A stretch of the entries below is to be set down exactly, running from the line with "output logic [OUT_TW-1:0]" through the line with "logic [OUT_TW-1:0] m_tdata_q;", both included, and no other line.

--*--

### src/hdl/hsv_to_rgbw_led_drive.sv
// HSV to RGBW LED drive: microcoded sequencer around one shared multiplier.
//
// Converts a hue/saturation/value colour into red, green and blue levels with the
// six-sector formula, sets one channel level (white included) directly, or sets a
// global Q8 brightness that saturates at 256. After every input beat it returns one
// output beat with the four PWM duties and the stored state. Colour duty is
// level*limit*brightness/(full*256), white duty is level*brightness/256, both
// truncated. Channel, brightness and unused requests run the duty pass of the control
// program only, an HSV request runs all of it, and the last step holds while the output
// register waits on m_tready. Program length is set by the single multiplier: HSV needs
// four products, each colour duty two and the white duty one, issued one per step of
// the control program. The block takes one item at a time; s_tready is low while the
// program runs, and a result waiting in the output register does not block the next
// accept. Configuration writes are always ready and must happen while the block is
// idle; indexes beyond the blue limit are dropped. Divides by full scale use one
// add-and-compare correction on the high and low halves of the product.
module hsv_to_rgbw_led_drive #(
	parameter int LEVEL_BITS = 8,
	parameter int HUE_BITS = 16,
	localparam int IN_TW = ((HUE_BITS + 3 * LEVEL_BITS + 9 + 7) / 8) * 8,
	localparam int OUT_TW = ((8 * LEVEL_BITS + 9 + 7) / 8) * 8
) (
	input  logic                                clk,
	input  logic                                arst_n,
	// hue, saturation, intensity, channel_level, brightness_in (lowest first)
	input  logic [IN_TW-1:0]                    s_tdata,
	// req_type, channel_sel (lowest first)
	input  logic [hrgbw_pkg::TUSER_W-1:0]       s_tuser,
	input  logic                                s_tvalid,
	output logic                                s_tready,
	// red_duty, green_duty, blue_duty, white_duty, red_level, green_level,
	// blue_level, white_level, brightness_now (lowest first)
	output logic [OUT_TW-1:0]                   m_tdata,
	output logic                                m_tvalid,
	input  logic                                m_tready,
	input  logic                                cfg_valid,
	output logic                                cfg_ready,
	input  logic [hrgbw_pkg::CFG_IDX_W-1:0]     cfg_index,
	input  logic [LEVEL_BITS-1:0]               cfg_data
);
	import hrgbw_pkg::*;

	localparam int L = LEVEL_BITS;
	localparam int H = HUE_BITS;
	localparam int WA = (L + H > 2 * L) ? L + H : 2 * L;
	localparam int WB = (L > BRI_W) ? L : BRI_W;
	localparam int WP = WA + WB;
	localparam logic [L-1:0] LMAX = {L{1'b1}};
	localparam logic [L+H-1:0] D_FULL = {LMAX, {H{1'b0}}};

	// Input fields
	logic [H-1:0]     in_hue;
	logic [L-1:0]     in_sat;
	logic [L-1:0]     in_int;
	logic [L-1:0]     in_lvl;
	logic [BRI_W-1:0] in_bri;
	logic [1:0]       in_req;
	logic [1:0]       in_sel;

	assign in_hue = s_tdata[H-1:0];
	assign in_sat = s_tdata[H+L-1:H];
	assign in_int = s_tdata[H+2*L-1:H+L];
	assign in_lvl = s_tdata[H+3*L-1:H+2*L];
	assign in_bri = s_tdata[H+3*L+BRI_W-1:H+3*L];
	assign in_req = s_tuser[1:0];
	assign in_sel = s_tuser[3:2];

	// Control and architectural state
	logic             busy_q;
	logic [UPC_W-1:0] pc_q;
	logic             m_tvalid_q;
	logic [L-1:0]     lim_q [3];
	logic [L-1:0]     lvl_q [4];
	logic [BRI_W-1:0] bri_q;

	// Datapath registers
	logic [H-1:0]     h_q;
	logic [L-1:0]     s_q;
	logic [L-1:0]     v_q;
	logic [L+H-1:0]   fs_q;
	logic [L-1:0]     p_q;
	logic [L-1:0]     q_q;
	logic [L-1:0]     t_q;
	logic [WP-1:0]    prod_q;
	logic [L-1:0]     duty_q [4];
	logic [OUT_TW-1:0] m_tdata_q;

	uop_t             uop;
	logic             accept;
	logic             end_go;
	logic [H+2:0]     h6;
	logic [2:0]       sector;
	logic [L-1:0]     ms;
	logic [L-1:0]     lim_sel;
	logic [WA-1:0]    mul_a;
	logic [WB-1:0]    mul_b;
	logic [2*L-1:0]   div_y;
	logic [L:0]       div_sum;
	logic [L:0]       div_quo;
	logic [L-1:0]     quo;
	logic [BRI_W-1:0] bri_sat;

	assign uop       = uop_rom(pc_q);
	assign accept    = s_tvalid && s_tready;
	assign s_tready  = !busy_q;
	assign cfg_ready = 1'b1;
	assign m_tvalid  = m_tvalid_q;
	assign m_tdata   = m_tdata_q;
	// Load the result only when the output register is free or being emptied.
	assign end_go    = busy_q && (uop.seq == SEQ_END) && (!m_tvalid_q || m_tready);

	// Sector and fraction of the hue: hue*6 split at the turn boundary.
	assign h6     = {1'b0, h_q, 2'b00} + {2'b00, h_q, 1'b0};
	assign sector = h6[H+2:H];
	assign ms     = LMAX - s_q;

	assign bri_sat = (in_bri > BRI_FULL) ? BRI_FULL : in_bri;

	always_comb begin
		case (uop.ich)
			CH_RED:   lim_sel = lim_q[0];
			CH_GREEN: lim_sel = lim_q[1];
			CH_BLUE:  lim_sel = lim_q[2];
			default:  lim_sel = LMAX;
		endcase
	end

	// Operand select for the shared multiplier
	always_comb begin
		case (uop.asel)
			A_F:     mul_a = WA'(h6[H-1:0]);
			A_MS:    mul_a = WA'(ms);
			A_DFS:   mul_a = WA'(D_FULL - fs_q);
			A_DFSC:  mul_a = WA'(fs_q + {ms, {H{1'b0}}});
			A_LVL:   mul_a = WA'(lvl_q[uop.ich]);
			A_PROD:  mul_a = WA'(prod_q[2*L-1:0]);
			default: mul_a = '0;
		endcase
		case (uop.bsel)
			B_S:     mul_b = WB'(s_q);
			B_V:     mul_b = WB'(v_q);
			B_LIM:   mul_b = WB'(lim_sel);
			B_BRI:   mul_b = WB'(bri_q);
			default: mul_b = '0;
		endcase
	end

	// Divide by full scale: y = a*2^L + b gives a + (a + b >= full).
	always_comb begin
		case (uop.dsh)
			DSH_HUE: div_y = prod_q[H+2*L-1:H];
			DSH_BRI: div_y = prod_q[BRI_SHIFT+2*L-1:BRI_SHIFT];
			default: div_y = prod_q[2*L-1:0];
		endcase
		div_sum = {1'b0, div_y[2*L-1:L]} + {1'b0, div_y[L-1:0]};
		div_quo = {1'b0, div_y[2*L-1:L]} + {{L{1'b0}}, (div_sum >= {1'b0, LMAX})};
		quo     = div_quo[L-1:0];
	end

	// Sequencer, configuration and stored levels
	always_ff @(posedge clk or negedge arst_n) begin
		if (!arst_n) begin
			busy_q     <= 1'b0;
			pc_q       <= UPC_DUTY;
			m_tvalid_q <= 1'b0;
			lim_q[0]   <= LMAX;
			lim_q[1]   <= LMAX;
			lim_q[2]   <= LMAX;
			lvl_q[0]   <= '0;
			lvl_q[1]   <= '0;
			lvl_q[2]   <= '0;
			lvl_q[3]   <= '0;
			bri_q      <= BRI_FULL;
		end else begin
			if (cfg_valid && cfg_ready) begin
				case (cfg_index)
					REG_RED_LIMIT:   lim_q[0] <= cfg_data;
					REG_GREEN_LIMIT: lim_q[1] <= cfg_data;
					REG_BLUE_LIMIT:  lim_q[2] <= cfg_data;
					default: ;
				endcase
			end

			// Present a new result at program end, else drop the one just taken.
			if (end_go) begin
				m_tvalid_q <= 1'b1;
			end else if (m_tvalid_q && m_tready) begin
				m_tvalid_q <= 1'b0;
			end

			if (accept) begin
				busy_q <= 1'b1;
				pc_q   <= (in_req == REQ_HSV) ? UPC_HSV : UPC_DUTY;
				if (in_req == REQ_CHAN) begin
					lvl_q[in_sel] <= in_lvl;
				end
				if (in_req == REQ_BRI) begin
					bri_q <= bri_sat;
				end
			end else if (busy_q) begin
				if (uop.wsel == W_HSV) begin
					case (sector)
						3'd0: begin
							lvl_q[0] <= v_q; lvl_q[1] <= t_q; lvl_q[2] <= p_q;
						end
						3'd1: begin
							lvl_q[0] <= q_q; lvl_q[1] <= v_q; lvl_q[2] <= p_q;
						end
						3'd2: begin
							lvl_q[0] <= p_q; lvl_q[1] <= v_q; lvl_q[2] <= t_q;
						end
						3'd3: begin
							lvl_q[0] <= p_q; lvl_q[1] <= q_q; lvl_q[2] <= v_q;
						end
						3'd4: begin
							lvl_q[0] <= t_q; lvl_q[1] <= p_q; lvl_q[2] <= v_q;
						end
						default: begin
							lvl_q[0] <= v_q; lvl_q[1] <= p_q; lvl_q[2] <= q_q;
						end
					endcase
				end
				if (uop.seq == SEQ_END) begin
					// hold at the last step until the output register frees up
					if (end_go) begin
						busy_q <= 1'b0;
					end
				end else begin
					pc_q <= pc_q + 1'b1;
				end
			end
		end
	end

	// Payload and working registers
	always_ff @(posedge clk) begin
		prod_q <= mul_a * mul_b;
		if (accept) begin
			h_q <= in_hue;
			s_q <= in_sat;
			v_q <= in_int;
		end
		if (busy_q) begin
			case (uop.wsel)
				W_FS:    fs_q <= prod_q[L+H-1:0];
				W_P:     p_q  <= quo;
				W_Q:     q_q  <= quo;
				W_T:     t_q  <= quo;
				W_DUTY:  duty_q[uop.wch] <= quo;
				W_WDUTY: duty_q[3] <= prod_q[BRI_SHIFT+L-1:BRI_SHIFT];
				default: ;
			endcase
		end
		if (end_go) begin
			m_tdata_q <= OUT_TW'({bri_q, lvl_q[3], lvl_q[2], lvl_q[1], lvl_q[0],
				duty_q[3], duty_q[2], duty_q[1], duty_q[0]});
		end
	end

	// Stored brightness never exceeds full scale.
	a_bri_range: assert property (@(posedge clk) disable iff (!arst_n)
		bri_q <= BRI_FULL)
		else $error("brightness above full scale");

	// The step counter stays inside the program while it runs.
	a_pc_range: assert property (@(posedge clk) disable iff (!arst_n)
		busy_q |-> pc_q <= UPC_LAST)
		else $error("microcode step out of range");

	// Finishing the program presents a result and frees the input side.
	a_end_result: assert property (@(posedge clk) disable iff (!arst_n)
		end_go |=> (m_tvalid && s_tready))
		else $error("program end did not load the result");

	// An accepted beat always starts the program.
	a_accept_busy: assert property (@(posedge clk) disable iff (!arst_n)
		accept |=> (busy_q && (pc_q == UPC_HSV || pc_q == UPC_DUTY)))
		else $error("accept did not start the program");

endmodule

--*--

# Completed exercise:
	output logic [OUT_TW-1:0]                   m_tdata,
	output logic                                m_tvalid,
	input  logic                                m_tready,
	input  logic                                cfg_valid,
	output logic                                cfg_ready,
	input  logic [hrgbw_pkg::CFG_IDX_W-1:0]     cfg_index,
	input  logic [LEVEL_BITS-1:0]               cfg_data
);
	import hrgbw_pkg::*;

	localparam int L = LEVEL_BITS;
	localparam int H = HUE_BITS;
	localparam int WA = (L + H > 2 * L) ? L + H : 2 * L;
	localparam int WB = (L > BRI_W) ? L : BRI_W;
	localparam int WP = WA + WB;
	localparam logic [L-1:0] LMAX = {L{1'b1}};
	localparam logic [L+H-1:0] D_FULL = {LMAX, {H{1'b0}}};

	// Input fields
	logic [H-1:0]     in_hue;
	logic [L-1:0]     in_sat;
	logic [L-1:0]     in_int;
	logic [L-1:0]     in_lvl;
	logic [BRI_W-1:0] in_bri;
	logic [1:0]       in_req;
	logic [1:0]       in_sel;

	assign in_hue = s_tdata[H-1:0];
	assign in_sat = s_tdata[H+L-1:H];
	assign in_int = s_tdata[H+2*L-1:H+L];
	assign in_lvl = s_tdata[H+3*L-1:H+2*L];
	assign in_bri = s_tdata[H+3*L+BRI_W-1:H+3*L];
	assign in_req = s_tuser[1:0];
	assign in_sel = s_tuser[3:2];

	// Control and architectural state
	logic             busy_q;
	logic [UPC_W-1:0] pc_q;
	logic             m_tvalid_q;
	logic [L-1:0]     lim_q [3];
	logic [L-1:0]     lvl_q [4];
	logic [BRI_W-1:0] bri_q;

	// Datapath registers
	logic [H-1:0]     h_q;
	logic [L-1:0]     s_q;
	logic [L-1:0]     v_q;
	logic [L+H-1:0]   fs_q;
	logic [L-1:0]     p_q;
	logic [L-1:0]     q_q;
	logic [L-1:0]     t_q;
	logic [WP-1:0]    prod_q;
	logic [L-1:0]     duty_q [4];
	logic [OUT_TW-1:0] m_tdata_q;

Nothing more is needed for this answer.